Transcribe the entries below without alteration.

:: Provided material ::

**src/rtl/ring_sequencer_fsm.sv**
```systemverilog
// Programmable-length up/down ring sequencer with per-state dwell, load,
// step/wrap strobes and a sticky error flag for illegal states or loads.
module ring_sequencer_fsm #(
    parameter int NUM_STATES = 8,
    parameter int STATE_W    = $clog2(NUM_STATES),
    parameter int DWELL_W    = 4
) (
    input  logic               c,
    input  logic               rst,
    input  logic               en,
    input  logic               dir,
    input  logic               load,
    input  logic [STATE_W-1:0] load_val,
    input  logic [DWELL_W-1:0] dwell,
    output logic [STATE_W-1:0] out,
    output logic               step,
    output logic               wrap,
    output logic               err
);

    // One extra bit so the range check stays meaningful when NUM_STATES is a power of two.
    localparam logic [STATE_W:0]   NUM_S = NUM_STATES[STATE_W:0];
    localparam logic [STATE_W-1:0] LAST  = STATE_W'(NUM_STATES - 1);

    logic [STATE_W-1:0] state_q, state_d;
    logic [DWELL_W-1:0] cnt_q, cnt_d;
    logic               step_q, step_d;
    logic               wrap_q, wrap_d;
    logic               err_q, err_d;

    logic state_illegal;
    logic load_legal;

    assign state_illegal = ({1'b0, state_q} >= NUM_S);
    assign load_legal    = ({1'b0, load_val} < NUM_S);

    always_comb begin
        // NOTE: every _d gets a default first so no path through the if-chain infers a latch.
        state_d = state_q;
        cnt_d   = cnt_q;
        step_d  = 1'b0;
        wrap_d  = 1'b0;
        err_d   = err_q;

        if (state_illegal) begin
            state_d = '0;
            cnt_d   = '0;
            err_d   = 1'b1;
        end else if (load) begin
            if (load_legal) begin
                state_d = load_val;
                cnt_d   = '0;
            end else begin
                err_d = 1'b1;
            end
        end else if (en) begin
            // >= rather than == so a dwell lowered mid-count expires at once.
            if (cnt_q >= dwell) begin
                cnt_d  = '0;
                step_d = 1'b1;
                if (dir) begin
                    if (state_q == LAST) begin
                        state_d = '0;
                        wrap_d  = 1'b1;
                    end else begin
                        state_d = state_q + 1'b1;
                    end
                end else begin
                    if (state_q == '0) begin
                        state_d = LAST;
                        wrap_d  = 1'b1;
                    end else begin
                        state_d = state_q - 1'b1;
                    end
                end
            end else begin
                cnt_d = cnt_q + 1'b1;
            end
        end
    end

    // NOTE: sequential state uses non-blocking assignments so every flop samples pre-edge values.
    always_ff @(posedge c) begin
        if (rst) begin
            state_q <= '0;
            cnt_q   <= '0;
            step_q  <= 1'b0;
            wrap_q  <= 1'b0;
            err_q   <= 1'b0;
        end else begin
            state_q <= state_d;
            cnt_q   <= cnt_d;
            step_q  <= step_d;
            wrap_q  <= wrap_d;
            err_q   <= err_d;
        end
    end

    assign out  = state_q;
    assign step = step_q;
    assign wrap = wrap_q;
    assign err  = err_q;

endmodule

```
[src/rtl/majority_vote_n.sv]
// Registered N-way bitwise majority voter with per-channel persistence fault flags and a saturating error count.
// Latency 1 cycle, no backpressure; define MAJORITY_MASK_EN to drop faulted channels from the vote.
module majority_vote_n #(
   parameter int N        = 3,
   parameter int W        = 8,
   parameter int FAULT_TH = 4,
   parameter int CNT_W    = 16
) (
   input  logic             CLK,
   input  logic             RST,
   input  logic             VALID,
   input  logic [N*W-1:0]   DIN,
   input  logic             CLR_FAULT,
   output logic [W-1:0]     MAJO,
   output logic             MAJO_VALID,
   output logic [N-1:0]     DISAGREE,
   output logic [N-1:0]     FAULT,
   output logic [CNT_W-1:0] ERR_CNT
);

   localparam int PC_W = $clog2(FAULT_TH + 1);

`ifdef MAJORITY_MASK_EN
   localparam bit MASK_EN = 1'b1;
`else
   localparam bit MASK_EN = 1'b0;
`endif

   logic [W-1:0]     w_vote;
   logic [N-1:0]     w_mismatch;
   logic             w_any_mismatch;

   logic [W-1:0]     r_majo;
   logic             r_majo_valid;
   logic [N-1:0]     r_disagree;
   logic [N-1:0]     r_fault;
   logic [CNT_W-1:0] r_err_cnt;
   logic [PC_W-1:0]  r_pc [N];

   // 2*ones > voters is a strict majority; with masking a tie or an empty electorate votes 0.
   always_comb begin
      int ones;
      int voters;
      ones   = 0;
      voters = 0;
      w_vote = '0;
      for (int b = 0; b < W; b++) begin
         ones   = 0;
         voters = 0;
         for (int i = 0; i < N; i++) begin
            if (!MASK_EN || !r_fault[i]) begin
               voters = voters + 1;
               if (DIN[i*W + b]) ones = ones + 1;
            end
         end
         w_vote[b] = (2 * ones > voters);
      end
   end

   always_comb begin
      w_mismatch = '0;
      for (int i = 0; i < N; i++) begin
         w_mismatch[i] = (DIN[i*W +: W] != w_vote);
      end
   end

   assign w_any_mismatch = |w_mismatch;

   always_ff @(posedge CLK or posedge RST) begin
      if (RST) begin
         r_majo       <= '0;
         r_majo_valid <= 1'b0;
         r_disagree   <= '0;
         r_fault      <= '0;
         r_err_cnt    <= '0;
         for (int i = 0; i < N; i++) r_pc[i] <= '0;
      end else begin
         r_majo_valid <= VALID;
         if (VALID) begin
            r_majo     <= w_vote;
            r_disagree <= w_mismatch;
         end

         // A clear wins over the bookkeeping of a sample arriving in the same cycle.
         if (CLR_FAULT) begin
            r_fault   <= '0;
            r_err_cnt <= '0;
            for (int i = 0; i < N; i++) r_pc[i] <= '0;
         end else if (VALID) begin
            for (int i = 0; i < N; i++) begin
               if (MASK_EN && r_fault[i]) begin
                  r_pc[i] <= r_pc[i];
               end else if (w_mismatch[i]) begin
                  if (r_pc[i] != PC_W'(FAULT_TH)) r_pc[i] <= r_pc[i] + 1'b1;
                  if (r_pc[i] >= PC_W'(FAULT_TH - 1)) r_fault[i] <= 1'b1;
               end else begin
                  r_pc[i] <= '0;
               end
            end
            if (w_any_mismatch && (r_err_cnt != {CNT_W{1'b1}})) r_err_cnt <= r_err_cnt + 1'b1;
         end
      end
   end

   assign MAJO       = r_majo;
   assign MAJO_VALID = r_majo_valid;
   assign DISAGREE   = r_disagree;
   assign FAULT      = r_fault;
   assign ERR_CNT    = r_err_cnt;

endmodule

:::

§ Written answer
**src/rtl/ring_sequencer_fsm.sv**
```systemverilog
// Programmable-length up/down ring sequencer with per-state dwell, load,
// step/wrap strobes and a sticky error flag for illegal states or loads.
module ring_sequencer_fsm #(
    parameter int NUM_STATES = 8,
    parameter int STATE_W    = $clog2(NUM_STATES),
    parameter int DWELL_W    = 4
) (
    input  logic               c,
    input  logic               rst,
    input  logic               en,
    input  logic               dir,
    input  logic               load,
    input  logic [STATE_W-1:0] load_val,
    input  logic [DWELL_W-1:0] dwell,
    output logic [STATE_W-1:0] out,
    output logic               step,
    output logic               wrap,
    output logic               err
);

    // One extra bit so the range check stays meaningful when NUM_STATES is a power of two.
    localparam logic [STATE_W:0]   NUM_S = NUM_STATES[STATE_W:0];
    localparam logic [STATE_W-1:0] LAST  = STATE_W'(NUM_STATES - 1);

    logic [STATE_W-1:0] state_q, state_d;
    logic [DWELL_W-1:0] cnt_q, cnt_d;
    logic               step_q, step_d;
    logic               wrap_q, wrap_d;
    logic               err_q, err_d;

    logic state_illegal;
    logic load_legal;

    assign state_illegal = ({1'b0, state_q} >= NUM_S);
    assign load_legal    = ({1'b0, load_val} < NUM_S);

    always_comb begin
        // NOTE: every _d gets a default first so no path through the if-chain infers a latch.
        state_d = state_q;
        cnt_d   = cnt_q;
        step_d  = 1'b0;
        wrap_d  = 1'b0;
        err_d   = err_q;

        if (state_illegal) begin
            state_d = '0;
            cnt_d   = '0;
            err_d   = 1'b1;
        end else if (load) begin
            if (load_legal) begin
                state_d = load_val;
                cnt_d   = '0;
            end else begin
                err_d = 1'b1;
            end
        end else if (en) begin
            // >= rather than == so a dwell lowered mid-count expires at once.
            if (cnt_q >= dwell) begin
                cnt_d  = '0;
                step_d = 1'b1;
                if (dir) begin
                    if (state_q == LAST) begin
                        state_d = '0;
                        wrap_d  = 1'b1;
                    end else begin
                        state_d = state_q + 1'b1;
                    end
                end else begin
                    if (state_q == '0) begin
                        state_d = LAST;
                        wrap_d  = 1'b1;
                    end else begin
                        state_d = state_q - 1'b1;
                    end
                end
            end else begin
                cnt_d = cnt_q + 1'b1;
            end
        end
    end

    // NOTE: sequential state uses non-blocking assignments so every flop samples pre-edge values.
    always_ff @(posedge c) begin
        if (rst) begin
            state_q <= '0;
            cnt_q   <= '0;
            step_q  <= 1'b0;
            wrap_q  <= 1'b0;
            err_q   <= 1'b0;
        end else begin
            state_q <= state_d;
            cnt_q   <= cnt_d;
            step_q  <= step_d;
            wrap_q  <= wrap_d;
            err_q   <= err_d;
        end
    end

    assign out  = state_q;
    assign step = step_q;
    assign wrap = wrap_q;
    assign err  = err_q;

endmodule

```
[src/rtl/majority_vote_n.sv]
// Registered N-way bitwise majority voter with per-channel persistence fault flags and a saturating error count.
// Latency 1 cycle, no backpressure; define MAJORITY_MASK_EN to drop faulted channels from the vote.
module majority_vote_n #(
   parameter int N        = 3,
   parameter int W        = 8,
   parameter int FAULT_TH = 4,
   parameter int CNT_W    = 16
) (
   input  logic             CLK,
   input  logic             RST,
   input  logic             VALID,
   input  logic [N*W-1:0]   DIN,
   input  logic             CLR_FAULT,
   output logic [W-1:0]     MAJO,
   output logic             MAJO_VALID,
   output logic [N-1:0]     DISAGREE,
   output logic [N-1:0]     FAULT,
   output logic [CNT_W-1:0] ERR_CNT
);

   localparam int PC_W = $clog2(FAULT_TH + 1);

`ifdef MAJORITY_MASK_EN
   localparam bit MASK_EN = 1'b1;
`else
   localparam bit MASK_EN = 1'b0;
`endif

   logic [W-1:0]     w_vote;
   logic [N-1:0]     w_mismatch;
   logic             w_any_mismatch;

   logic [W-1:0]     r_majo;
   logic             r_majo_valid;
   logic [N-1:0]     r_disagree;
   logic [N-1:0]     r_fault;
   logic [CNT_W-1:0] r_err_cnt;
   logic [PC_W-1:0]  r_pc [N];

   // 2*ones > voters is a strict majority; with masking a tie or an empty electorate votes 0.
   always_comb begin
      int ones;
      int voters;
      ones   = 0;
      voters = 0;
      w_vote = '0;
      for (int b = 0; b < W; b++) begin
         ones   = 0;
         voters = 0;
         for (int i = 0; i < N; i++) begin
            if (!MASK_EN || !r_fault[i]) begin
               voters = voters + 1;
               if (DIN[i*W + b]) ones = ones + 1;
            end
         end
         w_vote[b] = (2 * ones > voters);
      end
   end

   always_comb begin
      w_mismatch = '0;
      for (int i = 0; i < N; i++) begin
         w_mismatch[i] = (DIN[i*W +: W] != w_vote);
      end
   end

   assign w_any_mismatch = |w_mismatch;

   always_ff @(posedge CLK or posedge RST) begin
      if (RST) begin
         r_majo       <= '0;
         r_majo_valid <= 1'b0;
         r_disagree   <= '0;
         r_fault      <= '0;
         r_err_cnt    <= '0;
         for (int i = 0; i < N; i++) r_pc[i] <= '0;
      end else begin
         r_majo_valid <= VALID;
         if (VALID) begin
            r_majo     <= w_vote;
            r_disagree <= w_mismatch;
         end

         // A clear wins over the bookkeeping of a sample arriving in the same cycle.
         if (CLR_FAULT) begin
            r_fault   <= '0;
            r_err_cnt <= '0;
            for (int i = 0; i < N; i++) r_pc[i] <= '0;
         end else if (VALID) begin
            for (int i = 0; i < N; i++) begin
               if (MASK_EN && r_fault[i]) begin
                  r_pc[i] <= r_pc[i];
               end else if (w_mismatch[i]) begin
                  if (r_pc[i] != PC_W'(FAULT_TH)) r_pc[i] <= r_pc[i] + 1'b1;
                  if (r_pc[i] >= PC_W'(FAULT_TH - 1)) r_fault[i] <= 1'b1;
               end else begin
                  r_pc[i] <= '0;
               end
            end
            if (w_any_mismatch && (r_err_cnt != {CNT_W{1'b1}})) r_err_cnt <= r_err_cnt + 1'b1;
         end
      end
   end

   assign MAJO       = r_majo;
   assign MAJO_VALID = r_majo_valid;
   assign DISAGREE   = r_disagree;
   assign FAULT      = r_fault;
   assign ERR_CNT    = r_err_cnt;

endmodule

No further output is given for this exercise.